February 14th, 2005 - 10:41 pm
Back in the Day, Bipolar/Anxiety/BPD, Family/Marriage

Comments

  1. i’m glad you wrote this. i don’t know what to say, other than i know it’s hard, but don’t know how hard it is. i love you!

    Comment by pantheranonNo Gravatar
    February 15, 2005 1:23 pm
  2. I understand how you feel. My parents also measure success by the amount of money you get paid.

    Many therapists have since then tried to tell me that it’s not so much what you earn and how you do in life, it’s more about contentment and being happy with what you have.

    Still, parental values are hard to put away after they have been ingrained so deeply in us.
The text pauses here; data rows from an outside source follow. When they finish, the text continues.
Source: an optimization exercise on an open RTL-to-GDS flow (aim: small area, a short achievable clock period and few clock cycles per item). Production flows keep margins and buffers that such runs may drop. At most, simulation tests tie the RTL to the original design; equivalence was not proved. Only the layout flow was run in runs 1 and 2; the RTL was not checked for function there.

==> flow/design.v <==
module e203_muldiv (
  input         clk,
  input         rst_n,
  input         i_valid,
  output        i_ready,
  input  [2:0]  i_op,
  input  [31:0] i_rs1,
  input  [31:0] i_rs2,
  output        o_valid,
  input         o_ready,
  output [31:0] o_wdat
);
  function [5:0] bitlen;
    input [31:0] v;
    integer i;
    begin
      bitlen = 0;
      for (i = 0; i < 32; i = i + 1)
        if (v[i]) bitlen = i + 1;
    end
  endfunction
  function [2:0] bsel;
    input [2:0] b;
    begin
      bsel[2] = b[0] ^ b[1];
      bsel[1] = (b[2] & ~b[1] & ~b[0]) | (~b[2] & b[1] & b[0]);
      bsel[0] = b[2];
    end
  endfunction
  reg busy, done;
  wire start = i_valid & ~busy;
  assign o_valid = done;
  assign i_ready = done & o_ready;
  wire fin = done & o_ready;
  reg        isdiv, rlo, rop, sqn, anr, bz, dsub, ap2, bp2;
  reg        dnorm, dfix;     
  reg [5:0]  cnt;
  reg [1:0]  nsel;
  reg [5:0]  ma, mb;
  reg [34:0] mc;           
  reg [33:0] mp;           
  reg [33:0] acc;          
  reg [35:0] lo;           
  reg [2:0]  s0, s1;       
  reg        p0, p1;       
  wire op_div = i_op[2];
  wire [32:0] xin = {(i_op[1:0] != 2'd3) & i_rs1[31], i_rs1};
  wire [32:0] yin = {(i_op[1] == 1'b0) & i_rs2[31], i_rs2};
  function [1:0] wcls;
    input [32:0] v;
    begin
      if (v[32:8] == {25{v[32]}}) wcls = 2'd0;
      else if (v[32:12] == {21{v[32]}}) wcls = 2'd1;
      else if (v[32:16] == {17{v[32]}}) wcls = 2'd2;
      else wcls = 2'd3;
    end
  endfunction
  wire [1:0] cx = wcls(xin);
  wire [1:0] cy = wcls(yin);
  wire swap = cx < cy;
  wire [1:0] cm = swap ? cx : cy;
  wire [32:0] mpl = swap ? xin : yin;
  wire [32:0] mcd = swap ? yin : xin;
  wire [33:0] t0 = {34{mpl[0]}} & {mcd[32], mcd};
  wire a_neg = ~i_op[0] & i_rs1[31];
  wire b_neg = ~i_op[0] & i_rs2[31];
  wire [31:0] ax = i_rs1 ^ {32{a_neg}};
  wire [31:0] bx = i_rs2 ^ {32{b_neg}};
  wire [5:0] ma_c = bitlen(ax);
  wire [5:0] mb_c = bitlen(bx);
  wire a_p2 = a_neg & ~|(ax[31:1] & ~ax[30:0]);
  wire b_p2 = b_neg & ~|(bx[31:1] & ~bx[30:0]);
  wire bzero = (i_rs2 == 32'd0);
  wire mlt = ma_c < mb_c;
  wire dskip = bzero | (a_p2 == b_p2 ? mlt : a_p2 ? mlt & (ma_c + 6'd1 != mb_c) : mlt | (ma_c == mb_c));
  wire [6:0] qx = {1'b0, ma} + {6'd0, ap2} - {1'b0, mb} - {6'd0, bp2};
  wire [5:0] qs = qx[6] ? 6'd0 : qx[5:0];
  function [37:0] pp;
    input [2:0] s;
    input [34:0] x;
    reg [37:0] xe;
    begin
      xe = {{3{x[34]}}, x};
      pp = (({38{s[2]}} & xe) | ({38{s[1]}} & {xe[36:0], 1'b0})) ^ {38{s[0]}};
    end
  endfunction
  wire [37:0] ra = {{4{acc[33]}}, acc};
  wire [37:0] rb = pp(s0, mc);
  wire [37:0] rc = {pp(s1, mc), {2{s1[0]}}};    
  wire [37:0] sx = ra ^ rb ^ rc;
  wire [37:0] cx1 = {(ra[36:0] & rb[36:0]) | (ra[36:0] & rc[36:0]) | (rb[36:0] & rc[36:0]), p0};
  wire [37:0] sum = sx + cx1 + {37'd0, p1};
  wire acc_ok = (sum[37] == anr);       
  always @(posedge clk or negedge rst_n) begin
    if (!rst_n) begin
      busy <= 1'b0;
      done <= 1'b0;
    end else if (fin) begin
      busy <= 1'b0;
      done <= 1'b0;
    end else if (start) begin
      busy <= 1'b1;
      done <= op_div & dskip;
    end else if (busy & ~done) begin
      done <= isdiv ? (dfix ? 1'b1 : dnorm ? 1'b0 : (cnt == 6'd1) & ~(rop & anr))
                    : (cnt == 6'd1);
    end
  end
  wire [4:0] mnext = mp[8:4];
  always @(posedge clk) begin
    if (start) begin
      isdiv <= op_div;
      rlo <= (i_op[1:0] == 2'd0);
      rop <= i_op[1];
      bz <= bzero;
      sqn <= a_neg ^ b_neg;
      anr <= a_neg;
      ap2 <= a_p2;
      bp2 <= b_p2;
      dsub <= ~(a_neg ^ b_neg);
      nsel <= cm;
      ma <= ma_c;
      mb <= mb_c;
      if (op_div) begin
        dnorm <= ~dskip;
        dfix <= 1'b0;
        acc <= {{2{a_neg}}, i_rs1};
        mc <= {{3{b_neg}}, i_rs2};
        mp <= 34'd0;
        lo <= {36{1'b1}};
        s0 <= {2'b00, a_neg};
        s1 <= 3'b000;
        p0 <= 1'b0;
        p1 <= 1'b0;
      end else begin
        dnorm <= 1'b0;
        dfix <= 1'b0;
        cnt <= (cm == 2'd0) ? 6'd2 : (cm == 2'd1) ? 6'd3 : (cm == 2'd2) ? 6'd4 : 6'd8;
        acc <= {t0[33], t0[33:1]};
        lo <= {t0[0], lo[35:1]};
        mc <= {{2{mcd[32]}}, mcd};
        mp <= {mpl[32], mpl[32:1], 1'b0};
        s0 <= bsel({mpl[2:1], 1'b0});
        s1 <= bsel(mpl[4:2]);
        p0 <= mpl[2];
        p1 <= mpl[4];
      end
    end else if (busy & ~done) begin
      if (isdiv) begin
        if (dnorm) begin
          dnorm <= 1'b0;
          cnt <= qs + 6'd1;
          mc <= mc << qs;
          acc <= sum[33:0];
          s0 <= {2'b10, dsub};
          p0 <= dsub;
          p1 <= 1'b0;
        end else if (dfix) begin
          acc <= sum[33:0];
        end else begin
          cnt <= cnt - 6'd1;
          mc <= {mc[34], mc[34:1]};
          if (acc_ok) acc <= sum[33:0];
          mp <= {mp[32:0], acc_ok};
          lo <= acc_ok ? {lo[35:32], mp[31:0]} << 1 : {lo[34:0], 1'b1};
          if (cnt == 6'd1) begin
            dfix <= rop & anr;
            s0 <= 3'b000;
            p0 <= 1'b0;
            p1 <= 1'b1;
          end
        end
      end else begin
        cnt <= cnt - 6'd1;
        acc <= sum[37:4];
        mp <= {{4{mp[33]}}, mp[33:4]};
        lo <= {sum[3:0], lo[35:4]};
        s0 <= bsel(mnext[2:0]);
        s1 <= bsel(mnext[4:2]);
        p0 <= mnext[2];
        p1 <= mnext[4];
      end
    end
  end
  reg [63:0] prod;
  always @* begin
    case (nsel)
      2'd0: prod = {{21{acc[33]}}, acc, lo[35:27]};
      2'd1: prod = {{17{acc[33]}}, acc, lo[35:23]};
      2'd2: prod = {{13{acc[33]}}, acc, lo[35:19]};
      default: prod = {acc[30:0], lo[35:3]};
    endcase
  end
  wire [31:0] mres = rlo ? prod[31:0] : prod[63:32];
  wire [31:0] dres = rop ? acc[31:0] : (bz ? 32'hFFFFFFFF : sqn ? ~lo[31:0] : mp[31:0]);
  assign o_wdat = isdiv ? dres : mres;
endmodule
==> flow/flow/run.sh <==
#!/bin/bash
# The standard layout (the standard.sh, unchanged synthesis) with three
# changes to how it is made:
#  - ports are buffered with a plain buffer (not a delay cell),
#  - the resizer may change a cell's drive strength even when that changes
#    the cell's width (MATCH_CELL_FOOTPRINT 0),
#  - timing repair aims for more setup slack than the design's clock needs.
set -euo pipefail
MARGIN=$(cat flow/margin.txt)
bash standard.sh SETUP_SLACK_MARGIN=$MARGIN MATCH_CELL_FOOTPRINT=0 \
  "BUFFER_PORTS_ARGS=-buffer_cell sky130_fd_sc_hd__buf_2" finish > run_make.log 2>&1
==> flow/flow/margin.txt <==
6.0
==> flow/standard.sh <==
#!/bin/bash
# synth_recipe.tcl (not shown) runs the flow's synth.tcl, then flattens the netlist and writes it again
# the make line also repeats each setting of config.mk as NAME=value (left out here)
make -C /OpenROAD-flow-scripts/flow DESIGN_CONFIG=/design/flow/config.mk WORK_HOME=/design/flow/orfs CLKGATE_MAP_FILE= SYNTH_SCRIPT=/design/flow/synth_recipe.tcl "${@:-finish}"
==> flow/config.mk <==
export PLATFORM = sky130hd
export DESIGN_NAME = e203_muldiv
export DESIGN_NICKNAME = e203_muldiv
export VERILOG_FILES = /design/flow/design.v
export SDC_FILE = /design/flow/constraint.sdc
export NUM_CORES = 8
export LEC_CHECK = 0
export CAP_MARGIN = 20
export CORE_MARGIN = 2
export CORE_UTILIZATION = 60
export CTS_BUF_LIST = sky130_fd_sc_hd__clkbuf_8
export SLEW_MARGIN = 20
==> flow/constraint.sdc <==
create_clock -name core_clock -period 11.0 [get_ports {clk}]
set_input_delay 2.2000 -clock core_clock [delete_from_list [all_inputs] [get_ports {clk}]]
set_output_delay 2.2000 -clock core_clock [all_outputs]
set_load 0.01 [all_outputs]
==> run notes, run 1 <==
* Status: finished clean
* Area Overhead vs Synth at 13.2%
* Vias in the first global route at 20.7k
* Setup-failing EPs final at 0
* Crit-path max cell delay at 0.34 ns
* Total negative slack at 0 ns
* DRT Pass-1 Iters at 9
* CP cell instances: clkbuf_4 > inv_4 > o211a_1 > buf_4 > nor3_2 > o21bai_1 > a22o_1 > o31ai_2 > a21oi_1 > a221oi_2 > nor3_2 > or3_4 > o311ai_4 > ha_4 > o21bai_4 > nor3_4 > nand2b_1 > mux2_4 > nor4b_2 > nor2_1
* ANT nets after route at 0
* Hold Crit Depth at 2
* IO Port Bufs at 104
* Critical path origin: i_rs2[16]
* Tmin final at 5.31 ns
* Gpl congestion at 1.03
* CTS Buffer Depth at 2
* Tcrit/Tclk final at 0.482
* Commonest cells in the netlist: mux2i_1 (228), a21oi_1 (219), nor2_1 (204)
* RSZ-0062 raised after global routing: true
* # clock sinks at 180
* Final wirelength at 91,400 µm
* Vias at 22.9k
* Critical Path Source Type: primary input
* Slowest CP cell: or3_4
* CTS hold repair buffers at 0
* Core area at 35,400 µm²
* CP Capture Type: flop
* Final hold vios at 0
* Fill cells at 2,857
* Avg Inst Size Synth at 8.56 µm²
* Top_reg_cell synth: edfxtp_1
* TritonCTS clock tree: yes
* Register bit total from synthesis at 180
* WS Path Type: in -> reg
* Yosys warning count at 1
* Relative slew slack at 0.157
* Chip Height at 193 µm
* Pin count of the biggest net entering global routing at 166
* Worst hold slack at 0.612 ns
* Layout cells sized above 1 at 0.182
* CP arrival at 5.68 ns
* Area of the multi-input gates at 15,500 µm²
* FF-to-FF Start: mc[0]
* Hold Path Class: reg -> reg
* Yosys cell types at 91
* Initial drt markers at 4,211
* Initial antenna violation count at 2
* Clk root buf: clkbuf_8
* Final HPWL DP at 62,700 µm
* Ys async rst share at 0.0111
* Slew @ Worst Pin at 1.25 ns
* Final-stage net count at 2,709
* Share of the synthesized area in the top cell type at 0.248
* Endpoint, Worst Hold: busy
* Cell taking the most area after synthesis: edfxtp_1
* CTS clk-pin slew, worst paths at 0.09 ns
* Critical Path Most Common Cell: nor3_2
* Max-cap violation count at 0
* R2R cell count at 17
* Post-Syn Nets at 2,684
* H-tree Lvls at 4
* Ant diodes at 0
* First-pass GRT wire length at 131,000 µm
* Drt drc at 0
* CTS Buf Count at 17
* Final core occ at 0.686
* Post-Syn Area at 21,500 µm²
* Crit Path Max Fanout at 11
* Die ar. at 37,300 µm²
* Post-synth EDFFs at 177
* I/O pins at 105
* Clock Skew at 0.0181 ns
* Max-slew violation count at 0
* Hold_sp: busy
* Die Span X at 193 µm
* Most frequent cell after synthesis: mux2i_1
* GR Overflow Total at 0
* WL/cell at 30.4 µm
* Initial Util at 0.607
* Via density at 7.61
* Reg2Reg Setup Slack at 6.02 ns
* Std-Cell Rows at 69
* Worst R2R End: acc[32]
* Synth area leaders: edfxtp_1 (25%), mux2i_1 (11%), a21oi_1 (5.1%)
* Post-Syn Instances at 2,508
* Register area at 5390 µm²
* Sequential area share after synthesis at 0.251
* Critical path required time at 11.38 ns
* Fmax at 188 MHz
* Total GRT Usage at 0.479
* Clock Latency Late Sink at 0.50 ns
-- stage by stage --
stage	cells	setup WS (ns)	area, µm²
floorplan	2508	5.39	21600
global placement	2855	4.51	21900
detailed placement	2855	4.36	21900
CTS	2976	5.58	23600
global route	3007	5.60	24300
finish	3007	5.69	24300
-- cells by family (layout without fill, tap and decap cells) --
logic type,count (synthesis),count (layout),share of synthesized area
compound gates,832,832,0.254
simple gates,646,649,0.145
buf+inv,322,355,0.0603
mux,289,290,0.159
flops,180,180,0.251
xor+xnor,134,135,0.0553
fa+ha+maj,105,105,0.0759
-- area by class of cell --
class / instances / area share
Clock inverter: 15 / 0.00597
Timing Repair Buffer: 244 / 0.0871
Multi-Input combinational cell: 2011 / 0.639
Inverter: 79 / 0.0132
Tap cell: 461 / 0.0237
Clock buffer: 17 / 0.00963
Sequential cell: 180 / 0.222
-- registers in the layout (all words and copies together) (netlist names), 6 cells and up --
register / flops
cnt: 6
mc: 35
acc: 34
mp: 34
mb: 6
ma: 6
lo: 36
-- worst max-delay path: cells and delay by family --
family	cells	cell delay, ns
AO/OA/AOI/OAI	8	1.39
multiplexers	1	0.27
adder cells (fa/ha/maj)	1	0.26
AND/OR/NAND/NOR	7	1.03
buffers and inverters	3	0.51
-- cells in the final DEF (no fill, tap or decap), types with 21 or more instances in the layout --
master,instances
o22ai_1,48
buf_6,21
nor2_1,198
buf_2,74
mux2i_1,222
a21oi_1,211
edfxtp_1,177
a31oi_1,23
a22oi_1,81
o21ai_0,149
nand3_1,50
nand2_1,147
fa_1,40
or3_1,43
mux4_2,38
inv_1,71
a21o_1,35
nand2b_1,21
xnor2_1,110
o221ai_1,44
nor3_1,30
nand4_1,30
o31ai_1,40
ha_1,59
buf_4,109
-- worst max path at each step --
stage                        end  cells after the start  slack (ns)
after floorplan             done                     21        5.39
after CTS                   done                     19        5.58
after global routing        done                     21        5.60
final                       done                     20        5.69
after detailed placement  acc[0]                     15        4.36
after global placement    acc[0]                     15        4.51
-- per-layer routing --
| layer | wire length, µm | global-route usage | share of wire | vias up |
|---|---|---|---|---|
| li1 | - | - | - | 9599 |
| met5 | 25 | 0 | 0.00027 | - |
| met4 | 7920 | 0.311 | 0.087 | 4 |
| met3 | 14500 | 0.155 | 0.16 | 524 |
| met1 | 32100 | 0.626 | 0.35 | 10700 |
| met2 | 36900 | 0.678 | 0.40 | 2114 |
-- timing repair --
action	CTS	global route
pin swaps	38	39
setup endpoints to repair	165	134
setup buffers	79	29
resized for setup	124	96
cloned	10	1
==> inputs of run 2 (changes only) <==
--- a/flow/design.v
+++ b/flow/design.v
@@ -34,6 +34,6 @@
   wire fin = done & o_ready;
-  reg        isdiv, rlo, rop, sqn, anr, bz, dsub, ap2, bp2;
+  reg        isdiv, rop, qneg, anr, bz, dsub, ap2, bp2;
+  reg [3:0]  osl, osh;     
   reg        dnorm, dfix;     
   reg [5:0]  cnt;
-  reg [1:0]  nsel;
   reg [5:0]  ma, mb;
@@ -73,4 +73,14 @@
   wire bzero = (i_rs2 == 32'd0);
-  wire mlt = ma_c < mb_c;
-  wire dskip = bzero | (a_p2 == b_p2 ? mlt : a_p2 ? mlt & (ma_c + 6'd1 != mb_c) : mlt | (ma_c == mb_c));
+  function [31:0] pfor;
+    input [31:0] v;
+    integer i;
+    begin
+      pfor[31] = v[31];
+      for (i = 30; i >= 0; i = i - 1) pfor[i] = pfor[i + 1] | v[i];
+    end
+  endfunction
+  wire [31:0] ta0 = pfor(ax), tb0 = pfor(bx);
+  wire [32:0] ta = a_p2 ? {ta0, 1'b1} : {1'b0, ta0};
+  wire [32:0] tb = b_p2 ? {tb0, 1'b1} : {1'b0, tb0};
+  wire dskip = bzero | (|(tb & ~ta));
   wire [6:0] qx = {1'b0, ma} + {6'd0, ap2} - {1'b0, mb} - {6'd0, bp2};
@@ -104,3 +114,3 @@
     end else if (busy & ~done) begin
-      done <= isdiv ? (dfix ? 1'b1 : dnorm ? 1'b0 : (cnt == 6'd1) & ~(rop & anr))
+      done <= isdiv ? (dfix ? 1'b1 : dnorm ? 1'b0 : (cnt == 6'd1) & ~(rop ? anr : qneg))
                     : (cnt == 6'd1);
@@ -112,6 +122,7 @@
       isdiv <= op_div;
-      rlo <= (i_op[1:0] == 2'd0);
       rop <= i_op[1];
       bz <= bzero;
-      sqn <= a_neg ^ b_neg;
+      qneg <= (a_neg ^ b_neg) & ~dskip;
+      osl <= (i_op[1:0] == 2'd0) ? (4'b0001 << cm) : 4'b0000;
+      osh <= (i_op[1:0] != 2'd0) ? (4'b0001 << cm) : 4'b0000;
       anr <= a_neg;
@@ -120,3 +131,2 @@
       dsub <= ~(a_neg ^ b_neg);
-      nsel <= cm;
       ma <= ma_c;
@@ -129,3 +139,2 @@
         mp <= 34'd0;
-        lo <= {36{1'b1}};
         s0 <= {2'b00, a_neg};
@@ -162,10 +171,11 @@
           mc <= {mc[34], mc[34:1]};
-          if (acc_ok) acc <= sum[33:0];
+          if (cnt == 6'd1 & ~rop & qneg) acc <= 34'd0;
+          else if (acc_ok) acc <= sum[33:0];
           mp <= {mp[32:0], acc_ok};
-          lo <= acc_ok ? {lo[35:32], mp[31:0]} << 1 : {lo[34:0], 1'b1};
           if (cnt == 6'd1) begin
-            dfix <= rop & anr;
-            s0 <= 3'b000;
-            p0 <= 1'b0;
-            p1 <= 1'b1;
+            dfix <= rop ? anr : qneg;
+            mc <= {mp[33], mp[32:0], acc_ok};
+            s0 <= rop ? 3'b000 : 3'b101;
+            p0 <= ~rop;
+            p1 <= rop;
           end
@@ -184,13 +194,11 @@
   end
-  reg [63:0] prod;
-  always @* begin
-    case (nsel)
-      2'd0: prod = {{21{acc[33]}}, acc, lo[35:27]};
-      2'd1: prod = {{17{acc[33]}}, acc, lo[35:23]};
-      2'd2: prod = {{13{acc[33]}}, acc, lo[35:19]};
-      default: prod = {acc[30:0], lo[35:3]};
-    endcase
-  end
-  wire [31:0] mres = rlo ? prod[31:0] : prod[63:32];
-  wire [31:0] dres = rop ? acc[31:0] : (bz ? 32'hFFFFFFFF : sqn ? ~lo[31:0] : mp[31:0]);
+  wire [63:0] p0w = {{21{acc[33]}}, acc, lo[35:27]};
+  wire [63:0] p1w = {{17{acc[33]}}, acc, lo[35:23]};
+  wire [63:0] p2w = {{13{acc[33]}}, acc, lo[35:19]};
+  wire [63:0] p3w = {acc[30:0], lo[35:3]};
+  wire [31:0] mres = ({32{osl[0]}} & p0w[31:0]) | ({32{osl[1]}} & p1w[31:0])
+                   | ({32{osl[2]}} & p2w[31:0]) | ({32{osl[3]}} & p3w[31:0])
+                   | ({32{osh[0]}} & p0w[63:32]) | ({32{osh[1]}} & p1w[63:32])
+                   | ({32{osh[2]}} & p2w[63:32]) | ({32{osh[3]}} & p3w[63:32]);
+  wire [31:0] dres = (rop | qneg) ? acc[31:0] : (bz ? 32'hFFFFFFFF : mp[31:0]);
   assign o_wdat = isdiv ? dres : mres;
--- a/flow/config.mk
+++ b/flow/config.mk
@@ -9,3 +9,3 @@
 export CORE_MARGIN = 2
-export CORE_UTILIZATION = 60
+export CORE_UTILIZATION = 55
 export CTS_BUF_LIST = sky130_fd_sc_hd__clkbuf_8
==> run 2 against run 1 <==
Cell area increased by 1.1%. Worst hold slack worse by 0.035 ns. Synthesized cell count up 6.9%.
==> run notes, run 2 <==
* Initial antenna violation count at 2 (unchanged)
* Drt drc at 0 (unchanged)
* Cell depth of the worst setup path at 13 (-35%)
* CP cell instances: buf_2 > inv_1 > a2111oi_2 > a22oi_2 > a2111oi_4 > nand3_4 > o311a_1 > o31ai_2 > o2111ai_1 > or4_4 > nor4_4 > buf_4 > and2_4
* Initial drt markers at 4,520 (+7.3%)
* Tmin final at 5.05 ns (-0.257 ns)
* H-tree Lvls at 4 (unchanged)
* Status: finished clean
* Final HPWL DP at 70,300 µm (+12%)
* Post-Syn Area at 21,900 µm² (+2.2%)
* Post-Syn Instances at 2,681 (+6.9%)
* Critical path required time at 11.47 ns (+0.09 ns)
* Tcrit/Tclk final at 0.459 (-0.0233)
* CP arrival at 5.52 ns (-0.16 ns)
* Reg with most FFs: mc
* RSZ-0062 raised after global routing: true
* Total negative slack at 0 ns (unchanged)
* Max-cap violation count at 0 (unchanged)
* Avg Inst Size Synth at 8.18 µm² (-4.4%)
* TritonCTS clock tree: yes
* Chip Height at 204 µm (+5.5%)
* FF-to-FF Start: mc[5]
* Slowest CP cell: or4_4
* Cell taking the most area after synthesis: edfxtp_1
* Post-Syn Nets at 2,850 (+6.2%)
* ANT nets after route at 0 (unchanged)
* CTS hold repair buffers at 0 (unchanged)
* Share of the synthesized area in the top cell type at 0.245 (-0.00253)
* # clock sinks at 182 (+1.1%)
* Relative slew slack at 0.196 (+0.0386)
* Top_reg_cell synth: edfxtp_1
* Core area at 39,500 µm² (+12%)
* Most common cell after layout, fill and taps aside: nand2_1
* Critical Path Source Type: primary input
* First-pass GRT wire length at 146,000 µm (+11%)
* Final core occ at 0.621 (-0.0653)
* Vias in the first global route at 22.3k (+8.0%)
* WS Path Type: in -> reg
* Fmax at 198 MHz (+5.1%)
* Total GRT Usage at 0.476 (-0.00298)
* Via density at 7.68 (+0.84%)
* Area of the multi-input gates at 15,900 µm² (+2.3%)
* CTS Buffer Depth at 2 (unchanged)
* Largest registers: mc (35), acc (34), mp (34)
* Most frequent cell after synthesis: nand2_1
* Critical path origin: i_rs1[2]
* Register bit total from synthesis at 182 (+1.1%)
* Clock Latency Late Sink at 0.59 ns (+0.09 ns)
* Clk root buf: clkbuf_8
* Worst R2R End: acc[26]
* Die ar. at 41,500 µm² (+11%)
* Hold Path Class: reg -> reg
* Register area at 5450 µm² (+1.1%)
* DRT Pass-1 Iters at 11 (+2)
* Initial Util at 0.555 (-0.0519)
* Pin count of the biggest net entering global routing at 70 (-58%)
* R2R cell count at 17 (unchanged)
* Crit path buffers/inverters at 3 (unchanged)
* Crit Path Max Fanout at 14 (+3)
* Largest register FFs at 35 (-2.8%)
* Yosys warning count at 1 (unchanged)
* Final wirelength at 102,000 µm (+11%)
* Post-synth EDFFs at 179 (+1.1%)
* Layout cells sized above 1 at 0.154 (-0.0281)
* Die Span X at 204 µm (+5.5%)
* Commonest cells in the netlist: nand2_1 (284), clkbuf_1 (211), mux2i_1 (180)
* Slew @ Worst Pin at 1.21 ns (-0.0464 ns)
* Synth area leaders: edfxtp_1 (25%), mux2i_1 (8.2%), a22oi_1 (4.9%)
* Clock Skew at 0.0267 ns (+0.00858 ns)
* CTS Buf Count at 17 (unchanged)
* Commonest non-fill, non-tap cells in the layout: nand2_1 (280), edfxtp_1 (179), mux2i_1 (171)
* Reg2Reg Setup Slack at 6.13 ns (+0.11 ns)
* Fill cells at 3,520 (+23%)
* Final hold vios at 0 (unchanged)
* Setup-failing EPs final at 0 (unchanged)
* I/O pins at 105 (unchanged)
* CTS clk-pin slew, worst paths at 0.12 ns (+0.03 ns)
* WL/cell at 31.9 µm (+5.1%)
* Final-stage net count at 2,816 (+3.9%)
* CP Capture Type: flop
* Ys async rst share at 0.0110 (-0.000122)
* Vias at 24.5k (+6.8%)
* Area Overhead vs Synth at 12.0%
* IO Port Bufs at 104 (unchanged)
* GR Overflow Total at 0 (unchanged)
* Gpl congestion at 1.05 (+1.8%)
* Delay-heaviest family, CP: compound AO/OA/AOI/OAI gates
* Yosys cell types at 101 (+11%)
* Worst setup path endpoint: dnorm
* Crit-path max cell delay at 0.55 ns (+0.21 ns)
* Max-slew violation count at 0 (unchanged)
* Sequential area share after synthesis at 0.248 (-0.00260)
* Std-Cell Rows at 73 (+5.8%)
==> run 2: cell types whose count changed in the layout (fill, tap and decap cells not counted), moves of 15 or more <==
cell and delta:
nand2_1 +133, a21oi_1 -95, mux2i_1 -51, a22oi_1 +50
buf_4 -45, mux4_2 -38, a222oi_1 +36, nor2_1 -34
nor3_1 +31, o211ai_1 +26, o221ai_1 -24, a41o_1 +17
o21ai_0 +16, o31ai_1 -15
    Comment by Polar BearNo Gravatar
    February 15, 2005 2:36 pm
  3. Dayum, that sux bigtime… I’m not going to lie. Kris and I at least had a wedding with 60 folks in presence and the ring he bought me was (and is) a silver band (real cheap, probably about 20 bucks) and my grandmother gave me my great grandmother’s engagement ring with a little teeny-tiny diamond.

    I won’t lie, what got me able to deal with material lacking is my Christian belief. I know u are an aetheist, but it is interesting to note that religion can play an important role in releaving emotional and mental stress. To be honest, if I didn’t believe in God, then I probably would not have been able to deal with all the child abuse and racism I endured (and am enduring) throughout my life.

    Comment by AprilNo Gravatar
    February 15, 2005 3:11 pm
  4. Polar Bear - yeah, that’s true. like i said, even though my parents don’t have the same expectations, i still do. a year or 2 ago, when i was still talking to my mother, i asked her if she thought i was a failure because i don’t have a career and stuff like that. she said no, because i’m sick.

    that made me feel worse because even though i’m sure she meant well, i felt like the expectations of me had been lowered because of being sick. like i couldn’t live up to them because poor, old me. i’m not sure if that made sense.